The government does not set the SEG rate. Ofgem only requires participating suppliers to offer a tariff that is above zero; the actual rate, contract length and terms are entirely supplier-set. Rates therefore vary considerably between suppliers, so it is worth comparing before you register. Every licensed supplier with 150,000 or more domestic customers must offer at least one SEG tariff; smaller suppliers can participate voluntarily.
Payments are typically monthly or quarterly, based on meter readings or smart meter data.
Who qualifies?
Ofgem sets out the eligibility criteria. To register for SEG you need:
- An MCS-certified installation: Your installation and installer must be certified through the Microgeneration Certification Scheme (MCS) — or an accredited equivalent such as Flexi-Orb. This gives you a certificate — keep it safe, as you will need it for registration.
- A system capacity of 5MW or less: Solar PV up to 5MW qualifies, so every domestic installation is comfortably within the limit. A typical home system is 3–6kWp.
- A meter capable of half-hourly export readings: Your meter must be able to measure how much electricity you export (not just import), which typically means a smart meter. Most second-generation (SMETS2) smart meters can do this. If your smart meter cannot measure exports, contact your supplier — they may need to upgrade it or fit a separate export meter.
- Ownership of the system: You must own the solar panels. If they were installed under a historical lease arrangement, the panel owner — not you — is entitled to SEG payments.
SEG rates as of 2026
Because rates are supplier-set and change frequently, the figures below are a snapshot — always check current tariffs before you choose. The landscape in mid-2026 broadly breaks into three types:
Fixed-rate tariffs
You receive the same rate per kWh exported, regardless of time of day. Predictable and simple. As of 2026, widely available fixed rates open to most customers top out around 15p/kWh(with providers such as British Gas, EDF and Scottish Power among the better standard rates), while basic open-to-anyone tariffs can be as low as a few pence per kWh. The best fixed rates of all — for example Good Energy's exclusive tariff at around 25p/kWh — are usually restricted to the supplier's own installation or battery customers. Check what you actually qualify for.
Variable-rate tariffs
Rates move with wholesale electricity prices. You benefit when prices are high but earn less when they fall. These are harder to budget but can outperform fixed rates over time.
Time-of-use (TOU) tariffs
Peak-rate export tariffs — typically requiring a home battery so you can choose when to export. Octopus is the most well-known example: as of 2026 its Intelligent Octopus Flux tariff pays around 23p/kWh for exports during peak demand periods, but it requires pairing with an Octopus import tariff and a compatible battery system. Headline peak rates like this move regularly, so confirm the current figure before relying on it.

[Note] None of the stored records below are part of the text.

$ cat src/design/cell_text_type_classifier_core_macros.svh
// assertion macros for the cell text type classifier
`ifndef CELL_TEXT_TYPE_CLASSIFIER_CORE_MACROS_SVH
`define CELL_TEXT_TYPE_CLASSIFIER_CORE_MACROS_SVH

`ifndef ASSERT_OFF
`define CTT_ASSERT_SAME(lbl, clk, rst, ante, cons) \
  lbl: assert property (@(posedge clk) disable iff (rst) (ante) |-> (cons)) \
    else $error("same-cycle check failed");
`define CTT_ASSERT_NEXT(lbl, clk, rst, ante, cons) \
  lbl: assert property (@(posedge clk) disable iff (rst) (ante) |=> (cons)) \
    else $error("next-cycle check failed");
`else
`define CTT_ASSERT_SAME(lbl, clk, rst, ante, cons)
`define CTT_ASSERT_NEXT(lbl, clk, rst, ante, cons)
`endif

`endif

$ cat src/design/ctt_pkg.sv
// constants shared by the cell text type classifier
`timescale 1ns / 1ps
`default_nettype none
package ctt_pkg;

  localparam int unsigned CH_W    = 8;
  localparam int unsigned KIND_W  = 2;
  localparam int unsigned SCALE_W = 6;
  localparam int unsigned VALUE_W = 64;
  localparam int unsigned POS_W   = 4;
  localparam int unsigned DATE_W  = 27;

  localparam logic [KIND_W-1:0] KIND_INT     = 2'd0;
  localparam logic [KIND_W-1:0] KIND_DECIMAL = 2'd1;
  localparam logic [KIND_W-1:0] KIND_DATE    = 2'd2;

  localparam logic [CH_W-1:0] CH_DASH  = 8'h2d;
  localparam logic [CH_W-1:0] CH_PLUS  = 8'h2b;
  localparam logic [CH_W-1:0] CH_DOT   = 8'h2e;
  localparam logic [CH_W-1:0] CH_ZERO  = 8'h30;
  localparam logic [CH_W-1:0] CH_NINE  = 8'h39;

  localparam logic [POS_W-1:0] POS_DASH_A = 4'd4;
  localparam logic [POS_W-1:0] POS_DASH_B = 4'd7;
  localparam logic [POS_W-1:0] POS_DATE   = 4'd10;
  localparam logic [POS_W-1:0] POS_LIMIT  = 4'd11;

  localparam logic [SCALE_W-1:0] SCALE_LIMIT = 6'd63;

endpackage
`default_nettype wire

$ cat src/design/cell_text_type_classifier_core.sv
// cell text type classifier: integer, decimal and date recognition per character
//
//  channel | direction | payload                       | handshake
//  --------+-----------+-------------------------------+------------------------
//  in      | into      | ch, last_char, empty_cell     | in_valid / in_stall
//  out     | out of    | valid_res, kind, scale, value | out_valid / out_stall
//
// one character a cycle, but for stalls at a cell end; a request sits in the input
// register, then updates the cell state, or ends the cell and loads the result register
// rst clears both stage valids and the cell state
// a full result register held by out_stall stops only requests that end a cell
// in_stall is high only while the input register holds a request that cannot move
`timescale 1ns / 1ps
`default_nettype none
`include "cell_text_type_classifier_core_macros.svh"
module cell_text_type_classifier_core (
  input  wire logic        clk,
  input  wire logic        rst,
  input  wire logic        in_valid,
  output logic             in_stall,
  input  wire logic [7:0]  ch,
  input  wire logic        last_char,
  input  wire logic        empty_cell,
  output logic             out_valid,
  input  wire logic        out_stall,
  output logic             valid_res,
  output logic [1:0]       kind,
  output logic [5:0]       scale,
  output logic signed [63:0] value
);
  import ctt_pkg::*;

  // input register
  logic              q_valid;
  logic [CH_W-1:0]   q_ch;
  logic              q_last;
  logic              q_empty;

  // cell state
  logic [POS_W-1:0]   char_position, char_position_next;
  logic               negative_sign, negative_sign_next;
  logic               dot_seen, dot_seen_next;
  logic               digit_seen, digit_seen_next;
  logic               number_broken, number_broken_next;
  logic [VALUE_W-1:0] mantissa, mantissa_next;
  logic [SCALE_W-1:0] fraction_digits, fraction_digits_next;
  logic               date_shape_ok, date_shape_ok_next;
  logic               date_digits_ok, date_digits_ok_next;
  logic [DATE_W-1:0]  date_accumulator, date_accumulator_next;

  logic               is_digit;
  logic [3:0]         digit;
  logic               q_ends;
  logic               proc_go;

  logic               res_valid;
  logic [KIND_W-1:0]  res_kind;
  logic [SCALE_W-1:0] res_scale;
  logic [VALUE_W-1:0] res_value;

  assign q_ends   = q_last | q_empty;
  assign proc_go  = q_valid & (~q_ends | ~out_valid | ~out_stall);
  assign in_stall = q_valid & ~proc_go;

  assign is_digit = q_ch inside {[CH_ZERO:CH_NINE]};
  assign digit    = is_digit ? 4'(q_ch - CH_ZERO) : 4'd0;

  always_comb begin
    char_position_next    = char_position;
    negative_sign_next    = negative_sign;
    dot_seen_next         = dot_seen;
    digit_seen_next       = digit_seen;
    number_broken_next    = number_broken;
    mantissa_next         = mantissa;
    fraction_digits_next  = fraction_digits;
    date_shape_ok_next    = date_shape_ok;
    date_digits_ok_next   = date_digits_ok;
    date_accumulator_next = date_accumulator;

    // date path
    if (char_position == POS_DASH_A || char_position == POS_DASH_B) begin
      if (q_ch != CH_DASH) begin
        date_shape_ok_next = 1'b0;
      end
    end else if (char_position < POS_DATE) begin
      if (is_digit) begin
        date_accumulator_next = (date_accumulator << 3) + (date_accumulator << 1)
                                + DATE_W'(digit);
      end else begin
        date_digits_ok_next = 1'b0;
      end
    end

    // number path
    if (char_position == '0 && q_ch == CH_DASH) begin
      negative_sign_next = 1'b1;
    end else if (char_position == '0 && q_ch == CH_PLUS) begin
      negative_sign_next = negative_sign;
    end else if (q_ch == CH_DOT) begin
      if (dot_seen) begin
        number_broken_next = 1'b1;
      end
      dot_seen_next = 1'b1;
    end else if (is_digit) begin
      mantissa_next = (mantissa << 3) + (mantissa << 1) + VALUE_W'(digit);
      if (dot_seen && fraction_digits < SCALE_LIMIT) begin
        fraction_digits_next = fraction_digits + 1'b1;
      end
      digit_seen_next = 1'b1;
    end else begin
      number_broken_next = 1'b1;
    end

    if (char_position < POS_LIMIT) begin
      char_position_next = char_position + 1'b1;
    end

    // result of a finished cell
    res_valid = 1'b0;
    res_kind  = KIND_INT;
    res_scale = '0;
    res_value = '0;
    if (!q_empty) begin
      if (char_position_next == POS_DATE && date_shape_ok_next) begin
        if (date_digits_ok_next) begin
          res_valid = 1'b1;
          res_kind  = KIND_DATE;
          res_value = VALUE_W'(date_accumulator_next);
        end
      end else if (digit_seen_next && !number_broken_next) begin
        res_valid = 1'b1;
        res_kind  = dot_seen_next ? KIND_DECIMAL : KIND_INT;
        res_scale = fraction_digits_next;
        res_value = negative_sign_next ? (VALUE_W'(0) - mantissa_next) : mantissa_next;
      end
    end
  end

  always_ff @(posedge clk) begin
    if (rst) begin
      q_valid          <= 1'b0;
      out_valid        <= 1'b0;
      char_position    <= '0;
      negative_sign    <= 1'b0;
      dot_seen         <= 1'b0;
      digit_seen       <= 1'b0;
      number_broken    <= 1'b0;
      mantissa         <= '0;
      fraction_digits  <= '0;
      date_shape_ok    <= 1'b1;
      date_digits_ok   <= 1'b1;
      date_accumulator <= '0;
    end else begin
      if (!in_stall) begin
        q_valid <= in_valid;
      end

      if (proc_go && q_ends) begin
        out_valid <= 1'b1;
      end else if (!out_stall) begin
        out_valid <= 1'b0;
      end

      if (proc_go) begin
        if (q_ends) begin
          char_position    <= '0;
          negative_sign    <= 1'b0;
          dot_seen         <= 1'b0;
          digit_seen       <= 1'b0;
          number_broken    <= 1'b0;
          mantissa         <= '0;
          fraction_digits  <= '0;
          date_shape_ok    <= 1'b1;
          date_digits_ok   <= 1'b1;
          date_accumulator <= '0;
        end else begin
          char_position    <= char_position_next;
          negative_sign    <= negative_sign_next;
          dot_seen         <= dot_seen_next;
          digit_seen       <= digit_seen_next;
          number_broken    <= number_broken_next;
          mantissa         <= mantissa_next;
          fraction_digits  <= fraction_digits_next;
          date_shape_ok    <= date_shape_ok_next;
          date_digits_ok   <= date_digits_ok_next;
          date_accumulator <= date_accumulator_next;
        end
      end
    end
  end

  // payload registers
  always_ff @(posedge clk) begin
    if (in_valid && !in_stall) begin
      q_ch    <= ch;
      q_last  <= last_char;
      q_empty <= empty_cell;
    end
    if (proc_go && q_ends) begin
      valid_res <= res_valid;
      kind      <= res_kind;
      scale     <= res_scale;
      value     <= res_value;
    end
  end

  `CTT_ASSERT_SAME(a_invalid_zero, clk, rst, out_valid && !valid_res, kind == KIND_INT && scale == '0 && value == '0)
  `CTT_ASSERT_SAME(a_date_no_scale, clk, rst, out_valid && kind == KIND_DATE, scale == '0 && valid_res)
  `CTT_ASSERT_NEXT(a_cell_cleared, clk, rst, proc_go && q_ends, char_position == '0 && mantissa == '0 && date_shape_ok && out_valid)
  `CTT_ASSERT_SAME(a_stall_only_end, clk, rst, in_stall, q_valid && q_ends && out_valid && out_stall)

endmodule
`default_nettype wire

A TOU export tariff is not straightforwardly “better” — you need to use more electricity off-peak and export at peak to realise the benefit. If you do not have a battery, a competitive fixed-rate tariff is usually the more practical choice.
How much can you earn?
A typical UK household with a 4kWp solar system exports roughly 40–50% of its generation (the rest is used directly at home). At current typical fixed rates:
- 4kWp system generating ~3,600 kWh/year
- Exported: ~1,500–1,800 kWh/year
- At a typical supplier-set rate of ~13p/kWh: roughly £195–£235/year (more on a top fixed rate near 15p)
This is on top of your self-consumption savings — the electricity you use directly, avoiding import at the Ofgem price-cap unit rate of about 24.67p/kWh (Direct Debit, April–June 2026). Because the import rate is far higher than any SEG rate, using your own solar is worth roughly twice as much as exporting it. Combined, the total annual benefit from a 4kWp system is typically in the range of £600–£900/year, depending on your consumption patterns.

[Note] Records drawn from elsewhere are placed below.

$ cat src/rtl/ffha_pkg.sv
// ----------------------------------------------------------------------------
// ffha_pkg: shared types and constants of the first-fit heap allocator
// Holds the request and response words, the function and status codes, the
// controller states and the command and status groups between the
// controller and the datapath.
// ----------------------------------------------------------------------------
package ffha_pkg;

   localparam int HEAP_BYTES_DEFAULT = 4096;
   localparam int HDR_BYTES          = 8;
   // A rounded request is at most 8191 + 7 bytes, that is 1024 slots.
   localparam int WANT_W             = 11;

   localparam logic [1:0] FUNC_ALLOC = 2'd0;
   localparam logic [1:0] FUNC_FREE  = 2'd1;
   localparam logic [1:0] FUNC_LEAK  = 2'd2;

   localparam logic [1:0] STATUS_OK      = 2'd0;
   localparam logic [1:0] STATUS_ZERO    = 2'd1;
   localparam logic [1:0] STATUS_NOMEM   = 2'd2;
   localparam logic [1:0] STATUS_BAD_PTR = 2'd3;

   typedef struct packed {
      logic [1:0]  func;
      logic [12:0] req_size;
      logic        ptr_is_null;
      logic [12:0] free_offset;
   } req_type;

   typedef struct packed {
      logic [1:0]  status;
      logic [11:0] payload_offset;
      logic [8:0]  leaked_objects;
      logic [11:0] leaked_bytes;
   } rsp_type;

   typedef enum logic [3:0] {
      ST_INIT,
      ST_IDLE,
      ST_DISPATCH,
      ST_READ,
      ST_EVAL,
      ST_WR_HEAD,
      ST_MREAD,
      ST_MEVAL,
      ST_RESP
   } state_type;

   typedef struct packed {
      logic       init_wr;
      logic       load;
      logic       rd_pos;
      logic       rd_nx;
      logic       advance;
      logic       count;
      logic       wr_split;
      logic       wr_alloc_want;
      logic       wr_alloc_whole;
      logic       wr_free_start;
      logic       wr_merge;
      logic       status_en;
      logic [1:0] status_code;
   } cmd_type;

   typedef struct packed {
      logic [1:0] func;
      logic       req_zero;
      logic       free_bad;
      logic       fits;
      logic       split_ok;
      logic       hdr_alloc;
      logic       off_match;
      logic       walk_end;
      logic       merge_end;
   } sts_type;

endpackage
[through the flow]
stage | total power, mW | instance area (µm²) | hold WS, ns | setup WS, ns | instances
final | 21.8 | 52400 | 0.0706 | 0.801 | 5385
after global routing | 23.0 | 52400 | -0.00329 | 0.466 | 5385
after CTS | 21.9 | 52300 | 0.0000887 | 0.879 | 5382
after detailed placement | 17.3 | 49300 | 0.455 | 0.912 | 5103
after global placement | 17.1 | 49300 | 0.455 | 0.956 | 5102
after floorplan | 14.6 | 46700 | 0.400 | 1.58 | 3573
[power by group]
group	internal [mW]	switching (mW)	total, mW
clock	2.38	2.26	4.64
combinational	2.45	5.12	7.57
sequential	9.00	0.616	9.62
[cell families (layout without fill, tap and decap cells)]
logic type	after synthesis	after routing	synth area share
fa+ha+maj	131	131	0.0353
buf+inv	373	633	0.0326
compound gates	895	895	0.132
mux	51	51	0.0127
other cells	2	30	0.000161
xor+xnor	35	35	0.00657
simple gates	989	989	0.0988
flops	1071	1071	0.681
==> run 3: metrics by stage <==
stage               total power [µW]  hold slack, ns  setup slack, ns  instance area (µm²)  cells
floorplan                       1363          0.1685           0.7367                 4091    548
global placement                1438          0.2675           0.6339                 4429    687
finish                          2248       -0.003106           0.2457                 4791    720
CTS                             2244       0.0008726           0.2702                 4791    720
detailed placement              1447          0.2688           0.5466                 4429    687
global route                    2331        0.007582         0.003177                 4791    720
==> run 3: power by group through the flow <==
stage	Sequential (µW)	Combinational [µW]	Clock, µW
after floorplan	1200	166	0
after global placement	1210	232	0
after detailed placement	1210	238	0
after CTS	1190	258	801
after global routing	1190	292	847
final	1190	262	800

If you have a battery that allows you to shift export to peak SEG times, earnings from export can increase, though the battery's capital cost needs to be weighed against this over its lifetime. The battery decision guide covers this.
How to register
- Compare current SEG rates across suppliers. You can do this via comparison sites or directly with suppliers. You are not obliged to use your import (electricity buying) supplier.

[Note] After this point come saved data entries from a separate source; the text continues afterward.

### src/sv/lfu_pkg.sv
`timescale 1ns / 1ps
// ----------------------------------------------------------------------------
// lfu_pkg
// shared types and constants for the lfu cache: payloads, controller state,
// command and status groups between controller and datapath
// ----------------------------------------------------------------------------
package lfu_pkg;

   localparam int CSR_W = 5;
   localparam int DATA_W = 32;

   localparam logic CMD_GET = 1'b0;
   localparam logic CMD_PUT = 1'b1;

   localparam logic [DATA_W-1:0] MISS_VALUE = {DATA_W{1'b1}};
   localparam logic [DATA_W-1:0] COUNT_MAX = {DATA_W{1'b1}};
   localparam logic [CSR_W-1:0] CAPACITY_RESET = CSR_W'(16);

   typedef struct packed {
      logic              command;
      logic [DATA_W-1:0] lookup_key;
      logic [DATA_W-1:0] write_value;
   } req_type;

   typedef struct packed {
      logic              hit;
      logic [DATA_W-1:0] read_value;
   } rsp_type;

   typedef enum logic [2:0] {
      ST_IDLE,
      ST_MATCH,
      ST_SCAN,
      ST_CHECK,
      ST_FINISH
   } state_type;

   typedef struct packed {
      logic load;
      logic match;
      logic scan_clear;
      logic scan_step;
      logic evict;
      logic insert;
      logic finish;
   } ctl_cmd_type;

   typedef struct packed {
      logic need_fill;
      logic scan_last;
      logic over_cap;
      logic out_free;
   } ctl_status_type;

endpackage

### src/sv/lfu_ctrl.sv
`timescale 1ns / 1ps
// ----------------------------------------------------------------------------
// lfu_ctrl
// sequencer for one access: match, victim scan and evict loop, insert, result
// ----------------------------------------------------------------------------
module lfu_ctrl (
   input  logic                    clock,
   input  logic                    reset,
   input  logic                    req_valid,
   output logic                    req_ready,
   input  lfu_pkg::ctl_status_type status,
   output lfu_pkg::ctl_cmd_type    cmd
);

   lfu_pkg::state_type state_ff;
   lfu_pkg::state_type state_in;

   always_ff @(posedge clock) begin
      if (reset) begin
         state_ff <= lfu_pkg::ST_IDLE;
      end else begin
         state_ff <= state_in;
      end
   end

   always_comb begin
      state_in = state_ff;
      cmd = '0;
      req_ready = 1'b0;
      unique case (state_ff)
         lfu_pkg::ST_IDLE: begin
            req_ready = 1'b1;
            if (req_valid) begin
               cmd.load = 1'b1;
               state_in = lfu_pkg::ST_MATCH;
            end
         end
         lfu_pkg::ST_MATCH: begin
            cmd.match = 1'b1;
            if (status.need_fill) begin
               cmd.scan_clear = 1'b1;
               state_in = lfu_pkg::ST_SCAN;
            end else begin
               state_in = lfu_pkg::ST_FINISH;
            end
         end
         lfu_pkg::ST_SCAN: begin
            cmd.scan_step = 1'b1;
            if (status.scan_last) begin
               state_in = lfu_pkg::ST_CHECK;
            end
         end
         lfu_pkg::ST_CHECK: begin
            // evict one victim per pass until there is room
            if (status.over_cap) begin
               cmd.evict = 1'b1;
               cmd.scan_clear = 1'b1;
               state_in = lfu_pkg::ST_SCAN;
            end else begin
               cmd.insert = 1'b1;
               state_in = lfu_pkg::ST_FINISH;
            end
         end
         lfu_pkg::ST_FINISH: begin
            if (status.out_free) begin
               cmd.finish = 1'b1;
               state_in = lfu_pkg::ST_IDLE;
            end
         end
         default: begin
            state_in = lfu_pkg::ST_IDLE;
         end
      endcase
   end

endmodule

### src/sv/lfu_dpath.sv
`timescale 1ns / 1ps
// ----------------------------------------------------------------------------
// lfu_dpath
// entry storage with per-entry count and recency rank, key match, victim scan
// and the result register
// ----------------------------------------------------------------------------
module lfu_dpath #(
   parameter int CAPACITY = 16
) (
   input  logic                           clock,
   input  logic                           reset,
   input  lfu_pkg::req_type               req,
   input  logic                           csr_write_enable,
   input  logic [lfu_pkg::CSR_W-1:0]      csr_write_data,
   output logic                           rsp_valid,
   input  logic                           rsp_ready,
   output lfu_pkg::rsp_type               rsp,
   input  lfu_pkg::ctl_cmd_type           cmd,
   output lfu_pkg::ctl_status_type        status
);

   localparam int IW = (CAPACITY > 1) ? $clog2(CAPACITY) : 1;
   localparam int CNT_W = $clog2(CAPACITY + 1);
   localparam int CMP_W = (CNT_W > lfu_pkg::CSR_W) ? CNT_W : lfu_pkg::CSR_W;
   localparam int DW = lfu_pkg::DATA_W;

   logic [CAPACITY-1:0]   valid_ff, valid_in;
   logic [IW-1:0]         rank_ff  [CAPACITY];
   logic [IW-1:0]         rank_in  [CAPACITY];
   logic [DW-1:0]         key_ff   [CAPACITY];
   logic [DW-1:0]         key_in   [CAPACITY];
   logic [DW-1:0]         value_ff [CAPACITY];
   logic [DW-1:0]         value_in [CAPACITY];
   logic [DW-1:0]         count_ff [CAPACITY];
   logic [DW-1:0]         count_in [CAPACITY];

   logic [lfu_pkg::CSR_W-1:0] capacity_ff;
   lfu_pkg::req_type      req_ff;
   logic [CNT_W-1:0]      occ_ff, occ_in;
   logic                  hit_ff;
   logic [IW-1:0]         idx_ff;

   logic [IW-1:0]         scan_idx_ff;
   logic                  best_valid_ff;
   logic [IW-1:0]         best_idx_ff;
   logic [DW-1:0]         best_count_ff;
   logic [IW-1:0]         best_rank_ff;
   logic                  free_found_ff;
   logic [IW-1:0]         free_idx_ff;

   logic                  rsp_valid_ff;
   lfu_pkg::rsp_type      rsp_ff, rsp_in;

   logic [CAPACITY-1:0]   match_vec;
   logic                  hit_c;
   logic [IW-1:0]         idx_c;
   logic [CMP_W-1:0]      cap_eff;
   logic                  cap_zero;
   logic                  is_put;
   logic                  touch_en;
   logic                  cand_better;

   always_ff @(posedge clock) begin
      if (reset) begin
         capacity_ff <= lfu_pkg::CAPACITY_RESET;
      end else if (csr_write_enable) begin
         capacity_ff <= csr_write_data;
      end
   end

   // effective capacity saturates at the storage size
   always_comb begin
      if (CMP_W'(capacity_ff) > CMP_W'(CAPACITY)) begin
         cap_eff = CMP_W'(CAPACITY);
      end else begin
         cap_eff = CMP_W'(capacity_ff);
      end
   end

   assign cap_zero = (capacity_ff == '0);
   assign is_put = (req_ff.command == lfu_pkg::CMD_PUT);

   // parallel key match, keys of valid entries are unique
   always_comb begin
      idx_c = '0;
      for (int i = 0; i < CAPACITY; i++) begin
         match_vec[i] = valid_ff[i] && (key_ff[i] == req_ff.lookup_key);
         if (match_vec[i]) begin
            idx_c = idx_c | IW'(i);
         end
      end
      hit_c = |match_vec;
   end

   always_ff @(posedge clock) begin
      if (cmd.load) begin
         req_ff <= req;
      end
      if (cmd.match) begin
         hit_ff <= hit_c;
         idx_ff <= idx_c;
      end
   end

   // victim scan: lowest count, ties to the highest rank
   assign cand_better = valid_ff[scan_idx_ff] &&
      (!best_valid_ff || (count_ff[scan_idx_ff] < best_count_ff) ||
       ((count_ff[scan_idx_ff] == best_count_ff) &&
        (rank_ff[scan_idx_ff] > best_rank_ff)));

   always_ff @(posedge clock) begin
      if (reset) begin
         scan_idx_ff <= '0;
         best_valid_ff <= 1'b0;
         free_found_ff <= 1'b0;
      end else if (cmd.scan_clear) begin
         scan_idx_ff <= '0;
         best_valid_ff <= 1'b0;
         free_found_ff <= 1'b0;
      end else if (cmd.scan_step) begin
         scan_idx_ff <= scan_idx_ff + 1'b1;
         if (cand_better) begin
            best_valid_ff <= 1'b1;
         end
         if (!valid_ff[scan_idx_ff]) begin
            free_found_ff <= 1'b1;
         end
      end
   end

   always_ff @(posedge clock) begin
      if (cmd.scan_step && cand_better) begin
         best_idx_ff <= scan_idx_ff;
         best_count_ff <= count_ff[scan_idx_ff];
         best_rank_ff <= rank_ff[scan_idx_ff];
      end
      if (cmd.scan_step && !valid_ff[scan_idx_ff] && !free_found_ff) begin
         free_idx_ff <= scan_idx_ff;
      end
   end

   assign touch_en = hit_ff && !(is_put && cap_zero);

   always_comb begin
      valid_in = valid_ff;
      occ_in = occ_ff;
      for (int i = 0; i < CAPACITY; i++) begin
         rank_in[i] = rank_ff[i];
         key_in[i] = key_ff[i];
         value_in[i] = value_ff[i];
         count_in[i] = count_ff[i];
      end
      if (cmd.evict) begin
         for (int i = 0; i < CAPACITY; i++) begin
            if (valid_ff[i] && (rank_ff[i] > rank_ff[best_idx_ff])) begin
               rank_in[i] = rank_ff[i] - 1'b1;
            end
         end
         valid_in[best_idx_ff] = 1'b0;
         rank_in[best_idx_ff] = '0;
         occ_in = occ_ff - 1'b1;
      end else if (cmd.insert) begin
         for (int i = 0; i < CAPACITY; i++) begin
            if (valid_ff[i]) begin
               rank_in[i] = rank_ff[i] + 1'b1;
            end
         end
         valid_in[free_idx_ff] = 1'b1;
         rank_in[free_idx_ff] = '0;
         key_in[free_idx_ff] = req_ff.lookup_key;
         value_in[free_idx_ff] = req_ff.write_value;
         count_in[free_idx_ff] = DW'(1);
         occ_in = occ_ff + 1'b1;
      end else if (cmd.finish && touch_en) begin
         for (int i = 0; i < CAPACITY; i++) begin
            if (valid_ff[i] && (rank_ff[i] < rank_ff[idx_ff])) begin
               rank_in[i] = rank_ff[i] + 1'b1;
            end
         end
         rank_in[idx_ff] = '0;
         if (count_ff[idx_ff] != lfu_pkg::COUNT_MAX) begin
            count_in[idx_ff] = count_ff[idx_ff] + 1'b1;
         end
         if (is_put) begin
            value_in[idx_ff] = req_ff.write_value;
         end
      end
   end

   always_ff @(posedge clock) begin
      if (reset) begin
         valid_ff <= '0;
         occ_ff <= '0;
         for (int i = 0; i < CAPACITY; i++) begin
            rank_ff[i] <= '0;
         end
      end else begin
         valid_ff <= valid_in;
         occ_ff <= occ_in;
         for (int i = 0; i < CAPACITY; i++) begin
            rank_ff[i] <= rank_in[i];
         end
      end
   end

   always_ff @(posedge clock) begin
      for (int i = 0; i < CAPACITY; i++) begin
         key_ff[i] <= key_in[i];
         value_ff[i] <= value_in[i];
         count_ff[i] <= count_in[i];
      end
   end

   always_comb begin
      rsp_in.hit = hit_ff;
      rsp_in.read_value = '0;
      if (is_put) begin
         rsp_in.hit = hit_ff && !cap_zero;
      end else if (hit_ff) begin
         rsp_in.read_value = value_ff[idx_ff];
      end else begin
         rsp_in.read_value = lfu_pkg::MISS_VALUE;
      end
   end

   always_ff @(posedge clock) begin
      if (reset) begin
         rsp_valid_ff <= 1'b0;
      end else if (cmd.finish) begin
         rsp_valid_ff <= 1'b1;
      end else if (rsp_ready) begin
         rsp_valid_ff <= 1'b0;
      end
   end

   always_ff @(posedge clock) begin
      if (cmd.finish) begin
         rsp_ff <= rsp_in;
      end
   end

   assign rsp_valid = rsp_valid_ff;
   assign rsp = rsp_ff;

   assign status.need_fill = is_put && !hit_c && !cap_zero;
   assign status.scan_last = (scan_idx_ff == IW'(CAPACITY - 1));
   assign status.over_cap = (CMP_W'(occ_ff) >= cap_eff);
   assign status.out_free = !rsp_valid_ff || rsp_ready;

endmodule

- Contact your chosen SEG supplier and ask to register for their SEG tariff.
- Provide your MCS installation certificate number. Suppliers check this to verify your system is certified.
- Confirm your meter can measure exports. The supplier will check your meter details. If your meter needs upgrading, they can arrange this — usually free.
- Set up payment details. Payments typically land monthly or quarterly once the account is live.
Registration is free. There is no fixed-term contract obligation in most cases — you can switch SEG supplier if a better rate becomes available.
SEG vs the old Feed-in Tariff (FIT)
The Feed-in Tariff closed to new applicants on 31 March 2019 (SEG then launched on 1 January 2020, leaving a gap of several months with no successor scheme). FIT paid households both for generation (every kWh produced, whether used or exported) and for export, and its generation payments were significantly more generous than anything available today — households accredited in the early years locked in rates well above 40p/kWh for generation alone.
SEG only pays for what you actually export. The generation-payment element is gone. This is why self-consumption matters more under SEG: using your solar electricity directly (especially when charging an EV or a battery) is worth more than exporting it.
FIT is closed to new applicants and cannot be joined retrospectively. Existing FIT participants keep their payments for the rest of their accredited term; anyone installing solar now uses SEG instead.
Tax
HMRC's domestic microgeneration exemption removes income tax on the sale of electricity from a system at your home, provided you do not intend to generate significantly more than your home consumes — HMRC treats generation up to roughly 20% above your own needs as within scope. A typical household solar system comfortably meets this test, so SEG payments are not normally taxable income for homeowners and you do not usually need to declare them on a self-assessment return. If your circumstances are unusual (for example a very large system, or solar on a rented-out property), check HMRC guidance or speak to an accountant.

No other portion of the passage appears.